The beauty of doors—especially if they’re primarily glass—is that they can provide wonderful views, as well as illuminate a room with natural light. But just like windows, they may not always provide as much privacy as you’d prefer.
Adding window treatments to doors is an easy way to enhance privacy and block daytime glare. Door window treatments also present another opportunity to infuse personality into a room, through color and texture. And they can do it all while complementing the shades, blinds, shutters or drapery in the same room.
Want to add window treatments to your doors? Check out the info below to help get you started.
Not only will adding window treatments to doors enhance a room’s aesthetics, you’ll also reap the following benefits:
Having window treatments on doors, particularly sliding-glass and French doors, lets you enjoy privacy when you want it and prevents neighbors and passersby from having a clear view into your home after sunset.
Adding window treatments gives you the flexibility of controlling the amount of daylight entering a room, which is helpful for averting harsh glare.
In winter and in cool climates, window treatments help prevent heat from escaping, keeping a room warmer.

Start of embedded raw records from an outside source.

--- src/rtl/uart_tx_fifo.sv ---
// Buffered 8-bit RS232 transmitter: byte FIFO feeding a start/data/stop serialiser at OVERSAMPLE clocks per bit.
// Optional parity bit (even/odd, chosen per frame) when UART_TX_PARITY_EN is defined.
module uart_tx_fifo #(
  parameter int DEPTH      = 16,
  parameter int AW         = 4,
  parameter int OVERSAMPLE = 16
) (
  input  logic          iSClk,
  input  logic          iRst,
  input  logic [7:0]    iData,
  input  logic          iPush,
  input  logic          iStopBits,
  input  logic          iClrOvf,
`ifdef UART_TX_PARITY_EN
  input  logic          iParityOdd,
`endif
  output logic          oTX,
  output logic          oFull,
  output logic          oEmpty,
  output logic [AW:0]   oCount,
  output logic          oBusy,
  output logic          oDone,
  output logic          oOverflow
);

  localparam int OSW = (OVERSAMPLE > 1) ? $clog2(OVERSAMPLE) : 1;
  localparam logic [OSW-1:0] OS_LAST  = OSW'(OVERSAMPLE - 1);
  localparam logic [OSW-1:0] OS_ONE   = OSW'(1);
  localparam logic [AW:0]    CNT_ONE  = (AW+1)'(1);
  localparam logic [AW:0]    CNT_FULL = (AW+1)'(DEPTH);
  localparam logic [AW-1:0]  PTR_ONE  = AW'(1);

  typedef enum logic [2:0] {
    IDLE,
    START,
    DATA,
`ifdef UART_TX_PARITY_EN
    PARITY,
`endif
    STOP1,
    STOP2
  } state_t;

  logic [7:0]     mem [DEPTH];
  logic [AW-1:0]  wrPtr;
  logic [AW-1:0]  rdPtr;
  logic [AW:0]    countNext;
  logic [7:0]     headByte;
  state_t         state;
  logic [OSW-1:0] osCnt;
  logic [2:0]     bitCnt;
  logic [7:0]     shiftReg;
  logic           stop2;
`ifdef UART_TX_PARITY_EN
  logic           parBit;
`endif
  logic           pushOk;
  logic           osEnd;
  logic           frameEnd;
  logic           pop;

  // Push handshake: iPush is the valid, ~oFull the ready; a byte transfers on any
  // edge where both are high, and a push seen while full is dropped and flagged.
  assign pushOk   = iPush & ~oFull;
  assign osEnd    = (osCnt == OS_LAST);
  assign frameEnd = osEnd && (((state == STOP1) && !stop2) || (state == STOP2));
  assign pop      = ~oEmpty && ((state == IDLE) || frameEnd);
  assign headByte = mem[rdPtr];

  always_comb begin
    countNext = oCount;
    if (pushOk && !pop) countNext = oCount + CNT_ONE;
    else if (!pushOk && pop) countNext = oCount - CNT_ONE;
  end

  always_ff @(posedge iSClk) begin
    if (pushOk) mem[wrPtr] <= iData;
  end

  always_ff @(posedge iSClk or posedge iRst) begin
    if (iRst) begin
      wrPtr     <= '0;
      rdPtr     <= '0;
      oCount    <= '0;
      oEmpty    <= 1'b1;
      oFull     <= 1'b0;
      oOverflow <= 1'b0;
    end else begin
      if (pushOk) wrPtr <= wrPtr + PTR_ONE;
      if (pop)    rdPtr <= rdPtr + PTR_ONE;
      oCount <= countNext;
      oEmpty <= (countNext == '0);
      oFull  <= (countNext == CNT_FULL);
      // A dropped push outranks a same-cycle clear so no loss goes unreported.
      if (iPush && oFull) oOverflow <= 1'b1;
      else if (iClrOvf)   oOverflow <= 1'b0;
    end
  end

  // oTX is loaded with the level of the state being entered, so it is always registered.
  always_ff @(posedge iSClk or posedge iRst) begin
    if (iRst) begin
      state    <= IDLE;
      oTX      <= 1'b1;
      oBusy    <= 1'b0;
      oDone    <= 1'b0;
      osCnt    <= '0;
      bitCnt   <= '0;
      shiftReg <= '0;
      stop2    <= 1'b0;
`ifdef UART_TX_PARITY_EN
      parBit   <= 1'b0;
`endif
    end else begin
      oDone <= 1'b0;
      if (pop) begin
        shiftReg <= headByte;
        stop2    <= iStopBits;
`ifdef UART_TX_PARITY_EN
        parBit   <= (^headByte) ^ iParityOdd;
`endif
        state    <= START;
        oBusy    <= 1'b1;
        oTX      <= 1'b0;
        osCnt    <= '0;
        bitCnt   <= '0;
        oDone    <= frameEnd;
      end else if (state != IDLE) begin
        if (!osEnd) begin
          osCnt <= osCnt + OS_ONE;
        end else begin
          osCnt <= '0;
          case (state)
            START: begin
              state <= DATA;
              oTX   <= shiftReg[0];
            end
            DATA: begin
              if (bitCnt == 3'd7) begin
`ifdef UART_TX_PARITY_EN
                state <= PARITY;
                oTX   <= parBit;
`else
                state <= STOP1;
                oTX   <= 1'b1;
`endif
              end else begin
                shiftReg <= {1'b0, shiftReg[7:1]};
                oTX      <= shiftReg[1];
                bitCnt   <= bitCnt + 3'd1;
              end
            end
`ifdef UART_TX_PARITY_EN
            PARITY: begin
              state <= STOP1;
              oTX   <= 1'b1;
            end
`endif
            STOP1: begin
              oTX <= 1'b1;
              if (stop2) begin
                state <= STOP2;
              end else begin
                state <= IDLE;
                oBusy <= 1'b0;
                oDone <= 1'b1;
              end
            end
            STOP2: begin
              state <= IDLE;
              oBusy <= 1'b0;
              oDone <= 1'b1;
              oTX   <= 1'b1;
            end
            default: begin
              state <= IDLE;
              oBusy <= 1'b0;
              oTX   <= 1'b1;
            end
          endcase
        end
      end
    end
  end

endmodule
--- config.mk ---
export PLATFORM = sky130hd
export DESIGN_NAME = uart_tx_fifo
export DESIGN_NICKNAME = d
export VERILOG_FILES = /design/src/rtl/uart_tx_fifo.sv
export SDC_FILE = /design/constraint.sdc
export NUM_CORES = 1
export LEC_CHECK = 0
export CAP_MARGIN = 20
export CORE_MARGIN = 5
export CORE_UTILIZATION = 55
export CTS_BUF_LIST = sky130_fd_sc_hd__clkbuf_8
export DETAILED_ROUTE_END_ITERATION = 10
export PLACE_DENSITY = 0.8
export SETUP_SLACK_MARGIN = 0.15
export SKIP_LAST_GASP = 1
export SYNTH_ARGS = -nofsm -noshare
export SYNTH_HDL_FRONTEND = slang
export SYNTH_SLANG_ARGS = --single-unit
--- constraint.sdc ---
create_clock -name iSClk -period 2.15 [get_ports iSClk]
set_clock_uncertainty 0.05 [all_clocks]
set_input_delay 0.215 -clock iSClk [delete_from_list [all_inputs] [get_ports iSClk]]
set_output_delay 0.215 -clock iSClk [all_outputs]
set_load 0.005 [all_outputs]
==> results.py, run 1 <==
metrics = {
    "logic_synthesis": {
        "synth.top_cell.area_share": 0.5624,
        "postSynthAreaPerCell_um2": 16.67,
        "synth_nets": 433,
        "ys_types": 45,
        "netlist_top_cells_area": "edfxtp_1 (56%), dfrtp_1 (13%), mux4_2 (11%), ha_1 (1.8%), a211oi_1 (1.6%)",
        "synth.ff_latch_count": 166,
        "post-synth-top-count-cell": "edfxtp_1",
        "synth_common_cells": "edfxtp_1 (128), dfrtp_1 (36), mux4_2 (33), nand2_1 (28), nor2_1 (28)",
        "async_flop_share": 0.2289,
        "ys.flop_type": "edfxtp_1",
        "synthesis.area_um2": 6834,
        "yosysSeqAreaShare": 0.7019,
        "synth_cells": 410,
        "synth_largest_area_cell": "edfxtp_1",
        "synth-edff-count": 128,
        "yosys_warnings": 0,
    },
    "routing": {
        "avgViaCountPerCell": 5.788,
        "vias": 3895,
        "drt_wl_total_um": 14240,
        "antenna_left": 0,
        "drtIter0Drc": 401,
        "wl_per_cell_um": 21.16,
        "dr.pass1.iters": 5,
        "drc_errors": 0,
    },
    "critical_path": {
        "worstReg2RegEnd": "oFull",
        "cp-startpoint": "osCnt[1]",
        "required_ns": 2.45,
        "endpoint": "oFull",
        "critPathArrivalTime_ns": 2.49,
        "reg2reg_from": "osCnt[1]",
        "r2r_setup_slack_ns": -0.04,
        "end_kind": "register",
        "cp-start-kind": "register",
        "crit_type": "register to register",
        "rr_worst_depth": 7,
        "path_max_fanout": 4,
    },
    "timing": {
        "fmax_mhz": 456.3,
        "worstMarginPinSlew_ns": 0.8156,
        "slew_viol_final": 0,
        "hold_viol": 0,
        "setup_slack_ns": -0.04150,
        "rsz0062_at_grt": "true",
        "fin_crit_ns": 2.191,
        "finalCritPeriodShare": 1.019,
        "slew_headroom": 0.4563,
        "setup_viol": 3,
    },
    "power": {
        "cellPowerDensity_nw_per_um2": 1351,
        "p_sw_mw": 3.844,
        "combPwrFrac": 0.415,
        "power_frac_clock": 0.193,
        "p_total_mw": 11.36,
        "swShare": 0.3385,
        "seqPwrFrac": 0.391,
        "intPower_mw": 7.513,
        "p_leak_nw": 2.981,
        "peakVddDrop_mv": 0.9932,
    },
    "place": {
        "dpl.hpwl_um": 8596,
        "place.gp.congestion": 0.7813,
        "post-place-cells": 623,
        "placement.io_buffers": 23,
    },
    "cts": {
        "clk_pin_slew_worst_paths_ns": 0.09,
        "cts-htree-levels": 4,
        "cts_buffer_depth": 2,
        "numCtsBuffers": 17,
        "cts_tree": "done",
        "cts-root-buf": "clkbuf_8",
        "clock_latency_ns": 0.45,
        "holdBufCountCts": 0,
        "clock-sinks": 166,
    },
    "grt": {
        "gr-usage-all-layers": 0.1941,
        "grt_overflow": 0,
        "antenna_found_initial": 0,
        "grt_pass1_wl_um": 21100,
        "grt_pass1_vias": 3965,
        "grt_max_degree": 39,
    },
    "final_layout": {
        "final.fill_count": 779,
        "nNetsFinal": 516,
        "area_growth_pct": 23.00,
        "drive_gt1_frac": 0.3446,
        "fin_cells": 673,
        "seq_area_um2": 4798,
        "multi_input_area_um2": 2166,
        "diodes": 0,
    },
    "floorplanning": {
        "die_x_um": 121.5,
        "initial_core_util": 0.5643,
        "core_area_um2": 12110,
        "rows": 40,
        "dieArea_um2": 14760,
        "pin_count": 24,
        "die_h_um": 121.5,
    },
    "outcome": {
        "status": "complete, but fails checks",
        "violations": "setup timing",
    },
    "job": {
        "maxCapViolCount": 0,
    },
    "min_path": {
        "hold_class": "primary input to asynchronous set/reset pin",
    },
}
==> per-stage QoR <==
| step | hold slack [ns] | TNS, ns | setup slack (ns) | util | instance area [µm²] |
|---|---|---|---|---|---|
| after floorplan | 0.2639 | -0.03193 | -0.01613 | - | 6893 |
| after detailed placement | 0.4436 | -0.08291 | -0.07478 | 0.6295 | 7625 |
| after global placement | 0.4314 | -0.01356 | -0.01356 | 0.6295 | 7625 |
| final | 0.1443 | -0.06469 | -0.04150 | 0.6940 | 8406 |
| after CTS | 0.1556 | 0 | 0.008525 | 0.6668 | 8077 |
| after global routing | 0.1587 | -0.4090 | -0.1318 | 0.6940 | 8406 |
==> power by group through the flow <==
stage,registers [mW],clock network (mW),logic [mW]
after floorplan,4.30,0,2.56
after global placement,4.42,0,3.62
after detailed placement,4.45,0,3.78
after CTS,4.39,2.22,3.92
after global routing,4.50,2.40,5.04
final,4.44,2.19,4.72
==> registers in the layout, indices dropped and copies added (netlist names), 3 cells and up <==
signal	flops
mem	128
shiftReg	8
oCount	5
osCnt	4
rdPtr	4
wrPtr	4
bitCnt	3
state	3
==> cell families after synthesis <==
family,Yosys count,share of synthesized area
AND/OR/NAND/NOR,93,0.07031
AO/OA/AOI/OAI,58,0.05328
XOR/XNOR,9,0.01153
adder cells (fa/ha/maj),10,0.01831
multiplexers,45,0.1265
flip-flops,166,0.7019
buffers and inverters,29,0.01812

Simply open your window treatments during the day to let the sun in, then close them at night to add that insulating layer.
In summer or warm climates, keeping window treatments closed during the day prevents the sun’s rays from heating up a room, so it stays cooler.
Window treatments mount to doors similar to the way they mount to windows. Depending on the type of window treatment you choose, you may need hold-down brackets to keep the bottom portion of the window treatment from swinging when you open and close the door.
Two of the easiest control options for raising and lowering Hunter Douglas window treatments are the LiteRise® system and the UltraGlide® system.
With the LiteRise system, you simply push the window treatment up to open it and pull it down to close it. The UltraGlide system features a retractable wand or cord that always remains a constant length when raising and lowering your window treatments.
Control options for vertical window treatments include various types of wands, for moving the window treatment side to side (rather than up and down).
Yes, you can mount window treatments around door handles. When measuring for your window treatments, you’ll need to make sure that the window treatment is narrow enough so that it won’t overlap the door handle. If you’re opting for shutters, look for shutters that are available with cut-outs (a contoured design that lets you freely operate the door handle without interfering with the shutter).